While the phrase “solutions journalism” isn’t commonly used, residents of Utah are exposed to it every day. The Deseret News has made solutions journalism a focus of its reporting for the past year according to Mercedes White, a reporter for the newspaper.
White said the paper has received positive reactions from readers who want to take action on some of the solutions they have reported on. She also said while solutions journalism can create a positive spin on social problems, it is important to note that solutions don’t make sense unless there is awareness of the problem and an understanding that these problems aren’t always simple.
“The truth is, these problems are complex and sometimes I worry if I’m doing justice to the problem,” White said.
Using the Deseret News as a model, BYU interns for the Solutions Journalism Network are working to create awareness of solutions journalism. By creating a survey and info graphics, they hope to promote more general knowledge of the organization and its purpose, while also showing journalism can be used to change the world.
Kaylie Dickinson, a sophomore studying sociology and an intern for the Solutions Journalism Network, said too much bad news can be overwhelming, causing her to tune it out.
“I think there’s this perception, especially in America, that people are indifferent to a lot of the problems in the world,” Dickinson said. “I don’t think that’s true at all, I think people care a lot.”
Dickinson said presenting applicable solutions to problems makes these issues more manageable to news consumers.
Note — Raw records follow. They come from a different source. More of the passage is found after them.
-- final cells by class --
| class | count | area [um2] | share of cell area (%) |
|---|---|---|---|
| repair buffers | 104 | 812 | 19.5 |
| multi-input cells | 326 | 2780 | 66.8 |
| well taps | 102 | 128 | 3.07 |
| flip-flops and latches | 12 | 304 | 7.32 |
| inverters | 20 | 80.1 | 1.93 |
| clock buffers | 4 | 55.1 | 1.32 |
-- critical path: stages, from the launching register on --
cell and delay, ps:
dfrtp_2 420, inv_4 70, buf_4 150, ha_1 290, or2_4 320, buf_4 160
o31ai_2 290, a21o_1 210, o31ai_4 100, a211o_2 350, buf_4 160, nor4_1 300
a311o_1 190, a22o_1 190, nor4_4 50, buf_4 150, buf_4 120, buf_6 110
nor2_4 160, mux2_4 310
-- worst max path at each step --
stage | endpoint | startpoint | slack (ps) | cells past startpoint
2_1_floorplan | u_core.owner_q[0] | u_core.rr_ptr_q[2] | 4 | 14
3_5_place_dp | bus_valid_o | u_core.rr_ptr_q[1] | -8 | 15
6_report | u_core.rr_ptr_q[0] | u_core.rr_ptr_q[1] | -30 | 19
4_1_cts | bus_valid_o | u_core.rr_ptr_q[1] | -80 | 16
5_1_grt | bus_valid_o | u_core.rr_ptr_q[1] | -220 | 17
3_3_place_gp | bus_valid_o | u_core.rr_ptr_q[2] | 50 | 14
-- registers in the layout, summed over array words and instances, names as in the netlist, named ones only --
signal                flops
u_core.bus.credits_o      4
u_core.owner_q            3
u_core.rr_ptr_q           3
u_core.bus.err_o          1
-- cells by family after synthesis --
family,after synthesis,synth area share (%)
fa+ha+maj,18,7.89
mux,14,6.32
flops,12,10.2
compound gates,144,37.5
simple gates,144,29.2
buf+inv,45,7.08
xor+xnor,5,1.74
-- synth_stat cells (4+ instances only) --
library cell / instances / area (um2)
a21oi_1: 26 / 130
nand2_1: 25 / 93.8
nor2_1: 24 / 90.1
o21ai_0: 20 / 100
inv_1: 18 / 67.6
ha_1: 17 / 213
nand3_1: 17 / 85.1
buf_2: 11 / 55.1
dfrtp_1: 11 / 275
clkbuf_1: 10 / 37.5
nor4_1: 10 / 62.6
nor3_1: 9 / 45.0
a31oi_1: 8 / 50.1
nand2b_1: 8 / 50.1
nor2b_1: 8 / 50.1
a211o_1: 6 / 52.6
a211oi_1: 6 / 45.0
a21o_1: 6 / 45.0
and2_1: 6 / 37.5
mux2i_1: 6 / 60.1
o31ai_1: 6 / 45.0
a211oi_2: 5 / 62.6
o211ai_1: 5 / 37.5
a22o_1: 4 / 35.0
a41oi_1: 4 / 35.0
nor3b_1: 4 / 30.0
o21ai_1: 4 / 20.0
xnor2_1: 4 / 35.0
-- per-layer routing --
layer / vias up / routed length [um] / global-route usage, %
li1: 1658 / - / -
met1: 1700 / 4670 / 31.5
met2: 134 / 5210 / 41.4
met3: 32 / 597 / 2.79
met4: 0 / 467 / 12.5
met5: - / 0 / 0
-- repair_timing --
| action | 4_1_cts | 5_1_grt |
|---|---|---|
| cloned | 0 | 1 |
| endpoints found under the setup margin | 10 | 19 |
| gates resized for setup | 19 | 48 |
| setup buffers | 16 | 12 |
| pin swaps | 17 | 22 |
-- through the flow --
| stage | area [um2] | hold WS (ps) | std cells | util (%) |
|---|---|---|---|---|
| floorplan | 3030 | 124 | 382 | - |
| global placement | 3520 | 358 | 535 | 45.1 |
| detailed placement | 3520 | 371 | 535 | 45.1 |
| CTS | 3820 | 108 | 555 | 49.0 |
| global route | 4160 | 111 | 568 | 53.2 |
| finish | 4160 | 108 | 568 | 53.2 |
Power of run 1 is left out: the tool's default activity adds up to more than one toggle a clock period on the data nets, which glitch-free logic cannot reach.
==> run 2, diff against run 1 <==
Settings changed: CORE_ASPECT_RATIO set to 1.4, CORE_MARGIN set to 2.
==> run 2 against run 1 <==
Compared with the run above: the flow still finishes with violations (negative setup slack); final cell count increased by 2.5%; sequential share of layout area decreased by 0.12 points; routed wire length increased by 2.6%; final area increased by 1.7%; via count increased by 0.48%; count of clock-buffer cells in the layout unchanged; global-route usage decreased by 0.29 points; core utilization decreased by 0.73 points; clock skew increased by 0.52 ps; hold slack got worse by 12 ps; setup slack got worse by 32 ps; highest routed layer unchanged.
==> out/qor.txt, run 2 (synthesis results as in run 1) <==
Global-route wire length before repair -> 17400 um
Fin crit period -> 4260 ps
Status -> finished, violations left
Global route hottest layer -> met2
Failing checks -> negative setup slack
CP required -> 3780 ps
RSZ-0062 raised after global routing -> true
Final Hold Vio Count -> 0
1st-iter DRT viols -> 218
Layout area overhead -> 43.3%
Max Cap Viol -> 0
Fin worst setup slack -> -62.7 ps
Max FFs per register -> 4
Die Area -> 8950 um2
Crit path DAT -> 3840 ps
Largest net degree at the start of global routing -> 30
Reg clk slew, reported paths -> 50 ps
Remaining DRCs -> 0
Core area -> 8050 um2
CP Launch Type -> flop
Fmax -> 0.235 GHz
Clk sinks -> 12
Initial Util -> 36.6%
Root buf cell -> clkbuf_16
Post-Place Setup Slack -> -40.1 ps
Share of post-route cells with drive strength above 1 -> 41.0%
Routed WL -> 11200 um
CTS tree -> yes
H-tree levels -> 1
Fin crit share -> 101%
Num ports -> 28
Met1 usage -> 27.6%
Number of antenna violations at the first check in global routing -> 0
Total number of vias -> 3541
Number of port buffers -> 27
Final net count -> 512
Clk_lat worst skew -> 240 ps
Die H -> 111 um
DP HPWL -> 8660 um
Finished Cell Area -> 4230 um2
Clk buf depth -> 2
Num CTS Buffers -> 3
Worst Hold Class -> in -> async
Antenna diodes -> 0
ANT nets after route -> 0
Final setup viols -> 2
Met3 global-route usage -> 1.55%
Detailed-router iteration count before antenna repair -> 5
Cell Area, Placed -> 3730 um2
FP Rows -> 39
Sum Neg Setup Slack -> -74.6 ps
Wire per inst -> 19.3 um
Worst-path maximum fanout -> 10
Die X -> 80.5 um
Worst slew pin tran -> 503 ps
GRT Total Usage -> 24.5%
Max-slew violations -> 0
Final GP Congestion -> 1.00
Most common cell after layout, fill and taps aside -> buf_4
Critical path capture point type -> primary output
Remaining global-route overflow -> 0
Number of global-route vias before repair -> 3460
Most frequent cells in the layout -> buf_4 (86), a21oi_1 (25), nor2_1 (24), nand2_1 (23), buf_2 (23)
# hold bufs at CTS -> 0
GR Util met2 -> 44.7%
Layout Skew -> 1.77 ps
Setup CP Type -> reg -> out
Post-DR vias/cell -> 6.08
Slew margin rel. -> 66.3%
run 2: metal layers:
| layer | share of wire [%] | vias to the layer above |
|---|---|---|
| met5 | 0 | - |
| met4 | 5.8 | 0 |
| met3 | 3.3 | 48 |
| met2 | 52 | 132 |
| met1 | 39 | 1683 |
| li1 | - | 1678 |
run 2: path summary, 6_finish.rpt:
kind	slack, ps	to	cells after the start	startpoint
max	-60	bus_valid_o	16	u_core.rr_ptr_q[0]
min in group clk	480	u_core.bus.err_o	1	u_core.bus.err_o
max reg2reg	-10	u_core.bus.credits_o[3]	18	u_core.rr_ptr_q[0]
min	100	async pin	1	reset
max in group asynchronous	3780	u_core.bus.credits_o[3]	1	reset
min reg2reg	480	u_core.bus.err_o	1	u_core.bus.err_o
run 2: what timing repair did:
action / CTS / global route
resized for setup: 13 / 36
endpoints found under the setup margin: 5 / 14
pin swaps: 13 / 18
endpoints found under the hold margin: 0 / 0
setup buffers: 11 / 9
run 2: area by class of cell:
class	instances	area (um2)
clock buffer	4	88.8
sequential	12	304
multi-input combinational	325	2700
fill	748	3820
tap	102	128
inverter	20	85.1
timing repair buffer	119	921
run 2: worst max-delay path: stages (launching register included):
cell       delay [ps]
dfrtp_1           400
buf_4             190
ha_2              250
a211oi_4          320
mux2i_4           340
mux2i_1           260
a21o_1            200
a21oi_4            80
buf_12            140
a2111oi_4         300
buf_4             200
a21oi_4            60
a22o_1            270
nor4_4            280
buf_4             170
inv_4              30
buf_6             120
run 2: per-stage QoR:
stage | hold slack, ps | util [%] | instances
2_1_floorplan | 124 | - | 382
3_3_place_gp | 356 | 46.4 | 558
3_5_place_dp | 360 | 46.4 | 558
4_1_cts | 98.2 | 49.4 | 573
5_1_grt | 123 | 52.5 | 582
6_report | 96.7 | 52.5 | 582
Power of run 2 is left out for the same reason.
--- config.mk ---
export PLATFORM = sky130hd
export DESIGN_NAME = wind_txburst
export DESIGN_NICKNAME = d
export VERILOG_FILES = /design/src/rtl/wind_txburst.sv
export SDC_FILE = /design/constraint.sdc
export NUM_CORES = 1
export LEC_CHECK = 0
export BUFFER_PORTS_ARGS = -buffer_cell sky130_fd_sc_hd__buf_2
export CAP_MARGIN = 10
export CORE_ASPECT_RATIO = 0.5
export CORE_MARGIN = 3
export CORE_UTILIZATION = 51
export DETAILED_ROUTE_END_ITERATION = 7
export PLACE_DENSITY = 0.77
export SLEW_MARGIN = 20
export SYNTH_ARGS = -nofsm -noshare
export SYNTH_HDL_FRONTEND = slang
export SYNTH_SLANG_ARGS = --single-unit
--- constraint.sdc ---
create_clock -name clock -period 2.9 [get_ports clock]
set_clock_uncertainty 0.15 [all_clocks]
set_input_delay 0.29 -clock clock [delete_from_list [all_inputs] [get_ports clock]]
set_output_delay 0.29 -clock clock [all_outputs]
set_load 0.02 [all_outputs]
## config.mk

```make
export PLATFORM = sky130hd
export DESIGN_NAME = mru_ctrl
export DESIGN_NICKNAME = d
export VERILOG_FILES = /design/src/rtl/mru_ctrl.sv
export SDC_FILE = /design/constraint.sdc
export NUM_CORES = 1
export LEC_CHECK = 0
export BUFFER_PORTS_ARGS = -buffer_cell sky130_fd_sc_hd__buf_2
export CAP_MARGIN = 10
export CORE_UTILIZATION = 45
export DETAILED_ROUTE_END_ITERATION = 8
export GPL_TIMING_DRIVEN = 0
export PLACE_DENSITY_LB_ADDON = 0.05
export SYNTH_ARGS = -nofsm -noshare
export SYNTH_HDL_FRONTEND = slang
export SYNTH_SLANG_ARGS = --single-unit
```

## constraint.sdc

```tcl
create_clock -name clk -period 2.74 [get_ports clk]
set_input_delay 0.548 -clock clk [delete_from_list [all_inputs] [get_ports clk]]
set_output_delay 0.548 -clock clk [all_outputs]
set_load 0.01 [all_outputs]
```
### src/rtl/fifo_wr_arbiter_pkg.sv
// rtl/fifo_wr_arbiter_pkg.sv - shared defaults and state encoding for the FIFO write arbiter
package fifo_wr_arbiter_pkg;

    localparam int DEFAULT_NUM_REQ   = 4;
    localparam int DEFAULT_MAX_BURST = 4;

    typedef enum logic {
        FIFO_WR_ARB_IDLE  = 1'b0,
        FIFO_WR_ARB_GRANT = 1'b1
    } arb_state_e;

endpackage

### src/rtl/fifo_wr_arbiter_rr.sv
// rtl/fifo_wr_arbiter_rr.sv - combinational round-robin picker, reusable on the read side
module rr_arbiter #(
    parameter int NUM_REQ = 4,
    parameter int IDX_W   = (NUM_REQ > 1) ? $clog2(NUM_REQ) : 1
) (
    input  logic [NUM_REQ-1:0] req_i,
    input  logic [IDX_W-1:0]   last_winner_i,
    output logic [NUM_REQ-1:0] gnt_o,
    output logic [IDX_W-1:0]   idx_o,
    output logic               any_o
);

    logic [IDX_W-1:0] cand;

    always_comb begin
        gnt_o = '0;
        idx_o = '0;
        any_o = 1'b0;
        cand  = '0;
        // Start one past the last winner so it ends up with the lowest priority.
        for (int i = 1; i <= NUM_REQ; i++) begin
            cand = IDX_W'((int'(last_winner_i) + i) % NUM_REQ);
            if (!any_o && req_i[cand]) begin
                any_o       = 1'b1;
                gnt_o[cand] = 1'b1;
                idx_o       = cand;
            end
        end
    end

endmodule
[src/rtl/aes_mc_row.sv]
// One output byte of (Inv)MixColumns: the selected row's rotated coefficient
// vector dotted with a four-byte column in GF(2^8).
module aes_mc_row
   import aes_mc_pkg::*;
(
   input  logic [3:0] row_oh_i,
   input  logic       mode_i,
   input  logic [7:0] b0_i,
   input  logic [7:0] b1_i,
   input  logic [7:0] b2_i,
   input  logic [7:0] b3_i,
   output logic [7:0] byte_o
);

   logic [31:0] col_w;
   logic [31:0] rot_w;
   logic [31:0] coef_w;

   // Rotating the column left by r bytes is the same as rotating the coefficients right by r.
   always_comb begin
      col_w = {b3_i, b2_i, b1_i, b0_i};
      rot_w = col_w;
      if (row_oh_i[0])      rot_w = col_w;
      else if (row_oh_i[1]) rot_w = {col_w[7:0],  col_w[31:8]};
      else if (row_oh_i[2]) rot_w = {col_w[15:0], col_w[31:16]};
      else if (row_oh_i[3]) rot_w = {col_w[23:0], col_w[31:24]};

      coef_w = (mc_mode_t'(mode_i) == MC_INV) ? MC_INV_COEF : MC_FWD_COEF;

      byte_o = gf_mul(rot_w[7:0],   coef_w[7:0])
             ^ gf_mul(rot_w[15:8],  coef_w[15:8])
             ^ gf_mul(rot_w[23:16], coef_w[23:16])
             ^ gf_mul(rot_w[31:24], coef_w[31:24]);
   end

endmodule

[src/rtl/aes_mix_columns_seq.sv]
// Byte-serial AES (Inv)MixColumns: accepts a block of NCOL columns, then streams
// 4*NCOL result bytes column-major with valid/ready flow control.
module aes_mix_columns_seq
   import aes_mc_pkg::*;
#(
   parameter int NCOL = 4
) (
   input  logic                 clk,
   input  logic                 rst,
   input  logic                 in_valid,
   output logic                 in_ready,
   input  logic [32*NCOL-1:0]   in_data,
   input  logic                 in_inv,
   input  logic                 in_bypass,
   output logic                 out_valid,
   input  logic                 out_ready,
   output logic [7:0]           out_data,
   output logic                 out_last
);

   localparam int              CW       = (NCOL > 1) ? $clog2(NCOL) : 1;
   localparam logic [CW-1:0]   LAST_COL = CW'(NCOL - 1);

   mc_state_t           state_q, state_d;
   logic [1:0]          row_q, row_d;
   logic [CW-1:0]       col_q, col_d;
   logic [32*NCOL-1:0]  data_q;
   mc_mode_t            mode_q;
   logic                bypass_q;

   logic                in_hs;
   logic                out_hs;
   logic                last_byte;
   logic [31:0]         col_word;
   logic [3:0]          row_oh;
   logic [7:0]          mc_byte;
   logic [7:0]          pass_byte;

   always_ff @(posedge clk or posedge rst) begin
      if (rst) begin
         state_q  <= ST_IDLE;
         row_q    <= '0;
         col_q    <= '0;
         data_q   <= '0;
         mode_q   <= MC_FWD;
         bypass_q <= 1'b0;
      end else begin
         state_q <= state_d;
         row_q   <= row_d;
         col_q   <= col_d;
         if (in_hs) begin
            data_q   <= in_data;
            mode_q   <= in_inv ? MC_INV : MC_FWD;
            bypass_q <= in_bypass;
         end
      end
   end

   // A new block may be taken in the same cycle the final byte leaves, so there is no bubble.
   always_comb begin
      out_valid = (state_q == ST_RUN);
      last_byte = out_valid && (row_q == 2'd3) && (col_q == LAST_COL);
      in_ready  = (state_q == ST_IDLE) || (last_byte && out_ready);
      in_hs     = in_valid && in_ready;
      out_hs    = out_valid && out_ready;

      state_d = state_q;
      row_d   = row_q;
      col_d   = col_q;

      if (in_hs) begin
         state_d = ST_RUN;
         row_d   = 2'd0;
         col_d   = '0;
      end else if (out_hs) begin
         if (last_byte) begin
            state_d = ST_IDLE;
            row_d   = 2'd0;
            col_d   = '0;
         end else if (row_q == 2'd3) begin
            row_d = 2'd0;
            col_d = col_q + 1'b1;
         end else begin
            row_d = row_q + 2'd1;
         end
      end
   end

   always_comb begin
      col_word = data_q[31:0];
      for (int c = 0; c < NCOL; c++) begin
         if (col_q == CW'(c)) col_word = data_q[32*c +: 32];
      end
   end

   always_comb begin
      row_oh = 4'b0001 << row_q;
      case (row_q)
         2'd0:    pass_byte = col_word[7:0];
         2'd1:    pass_byte = col_word[15:8];
         2'd2:    pass_byte = col_word[23:16];
         default: pass_byte = col_word[31:24];
      endcase
   end

   aes_mc_row u_row (
      .row_oh_i (row_oh),
      .mode_i   (mode_q == MC_INV),
      .b0_i     (col_word[7:0]),
      .b1_i     (col_word[15:8]),
      .b2_i     (col_word[23:16]),
      .b3_i     (col_word[31:24]),
      .byte_o   (mc_byte)
   );

   always_comb begin
      out_data = out_valid ? (bypass_q ? pass_byte : mc_byte) : 8'h00;
      out_last = last_byte;
   end

endmodule
## config.mk

```make
export PLATFORM = sky130hd
export DESIGN_NAME = sixteenbit_downcounter
export DESIGN_NICKNAME = d
export VERILOG_FILES = /design/src/rtl/sixteenbit_downcounter_pkg.sv /design/src/rtl/sixteenbit_downcounter_seg7.sv /design/src/rtl/sixteenbit_downcounter.sv
export SDC_FILE = /design/constraint.sdc
export NUM_CORES = 1
export LEC_CHECK = 0
export ABC_AREA = 1
export BUFFER_PORTS_ARGS = -buffer_cell sky130_fd_sc_hd__buf_2
export CORE_UTILIZATION = 60
export CTS_CLUSTER_SIZE = 14
export DETAILED_ROUTE_END_ITERATION = 10
export PLACE_DENSITY = 0.84
export SLEW_MARGIN = 20
export SYNTH_ARGS = -nofsm -noshare
export SYNTH_HDL_FRONTEND = slang
export SYNTH_SLANG_ARGS = --single-unit
```

## constraint.sdc

```tcl
create_clock -name Clk -period 3.3 [get_ports Clk]
set_clock_uncertainty 0.1 [all_clocks]
set_input_delay 0.495 -clock Clk [delete_from_list [all_inputs] [get_ports Clk]]
set_output_delay 0.495 -clock Clk [all_outputs]
set_load 0.02 [all_outputs]
```
File: src/rtl/ann_pkg.sv
// ----------------------------------------------------------------------------
// ann_pkg
// Shared constants for the neuron weight path: weight word width, number of
// weights per neuron, weight BRAM address width, and the state encoding of
// the weight fetch controller.
// ----------------------------------------------------------------------------
package ann_pkg;

    localparam int WEIGHT_W = 16;  // weight word width
    localparam int N_INPUTS = 28;  // weights per neuron
    localparam int WADDR_W  = 5;   // weight BRAM address width

    // Fetch controller states, kept as plain constants for legacy tools.
    localparam logic [1:0] ST_IDLE   = 2'd0;
    localparam logic [1:0] ST_FETCH  = 2'd1;
    localparam logic [1:0] ST_DRAIN  = 2'd2;
    localparam logic [1:0] ST_FINISH = 2'd3;

    // BUSY covers the pass itself, not the closing DONE cycle.
    function automatic logic is_busy(input logic [1:0] st);
        return (st != ST_IDLE) && (st != ST_FINISH);
    endfunction

endpackage

File: src/rtl/weight_skid_fifo.sv
// ----------------------------------------------------------------------------
// weight_skid_fifo
// Two-entry synchronous FIFO that decouples BRAM read returns from the
// consumer handshake. Payload is {last, data}. A push and a pop in the same
// cycle are both honoured, even when the FIFO is full.
//
// Ports:
//   clk, rst_n    clock, asynchronous active-low reset
//   push_i        write push_data_i at the tail
//   push_data_i   {last, data} payload
//   pop_i         drop the head entry (ignored when empty)
//   head_o        current head entry (valid when count_o != 0)
//   count_o       number of stored entries, 0..2
// ----------------------------------------------------------------------------
module weight_skid_fifo
    import ann_pkg::*;
#(
    parameter int DATA_W = WEIGHT_W
) (
    input  logic              clk,
    input  logic              rst_n,
    input  logic              push_i,
    input  logic [DATA_W:0]   push_data_i,
    input  logic              pop_i,
    output logic [DATA_W:0]   head_o,
    output logic [1:0]        count_o
);

    logic [DATA_W:0] mem_q [2];
    logic            wr_ptr_q;
    logic            rd_ptr_q;
    logic [1:0]      count_q;
    logic            pop_ok;
    logic            push_ok;

    assign pop_ok  = pop_i && (count_q != 2'd0);
    // A full FIFO can still accept a word if the head leaves in the same cycle.
    assign push_ok = push_i && ((count_q != 2'd2) || pop_ok);

    // NOTE: the two storage entries are reset as well, so the stream data
    // output reads 0 right after reset instead of whatever was left behind.
    always_ff @(posedge clk or negedge rst_n) begin
        if (!rst_n) begin
            mem_q[0] <= '0;
            mem_q[1] <= '0;
            wr_ptr_q <= 1'b0;
            rd_ptr_q <= 1'b0;
            count_q  <= 2'd0;
        end else begin
            if (push_ok) begin
                mem_q[wr_ptr_q] <= push_data_i;
                wr_ptr_q        <= ~wr_ptr_q;
            end
            if (pop_ok) begin
                rd_ptr_q <= ~rd_ptr_q;
            end
            case ({push_ok, pop_ok})
                2'b10:   count_q <= count_q + 2'd1;
                2'b01:   count_q <= count_q - 2'd1;
                default: count_q <= count_q;
            endcase
        end
    end

    assign head_o  = mem_q[rd_ptr_q];
    assign count_o = count_q;

endmodule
Dickinson also said solutions journalism fits well with BYU’s motto, “Enter to learn, go forth to serve.” It can pique students’ interests in how they can solve social problems and better serve their fellow men.
“I think that especially here at BYU, everyone’s so capable and willing to do service activities or to use the skills that they’re learning here to go out and make a contribution to society and to the world,” Dickinson said. “I think that solutions journalism is a way to broaden our horizons.”
Brian Zundel, a junior studying economics and a team leader for the internship, said he had never heard of solutions journalism before his internship. After becoming more acquainted with the concept, he said he believes solutions journalism should be involved in every facet of journalism.
“Solutions journalism is important because it shows both sides of critical problems,” Zundel said. “Showing both sides of the problem allows people to begin thinking about possible solutions and how they can personally get involved.”
Zundel said he believes negative news that only focuses on problems presents a feeling of hopelessness. He said solutions can help create unity as people come together to solve problems in their communities.
“Everyone wants to change the world, and sometimes knowing how to do that is not an easy thing,” Zundel said. “The spirit of innovation and collaboration that’s involved in reaction to solutions journalism is a needed component for our generation.”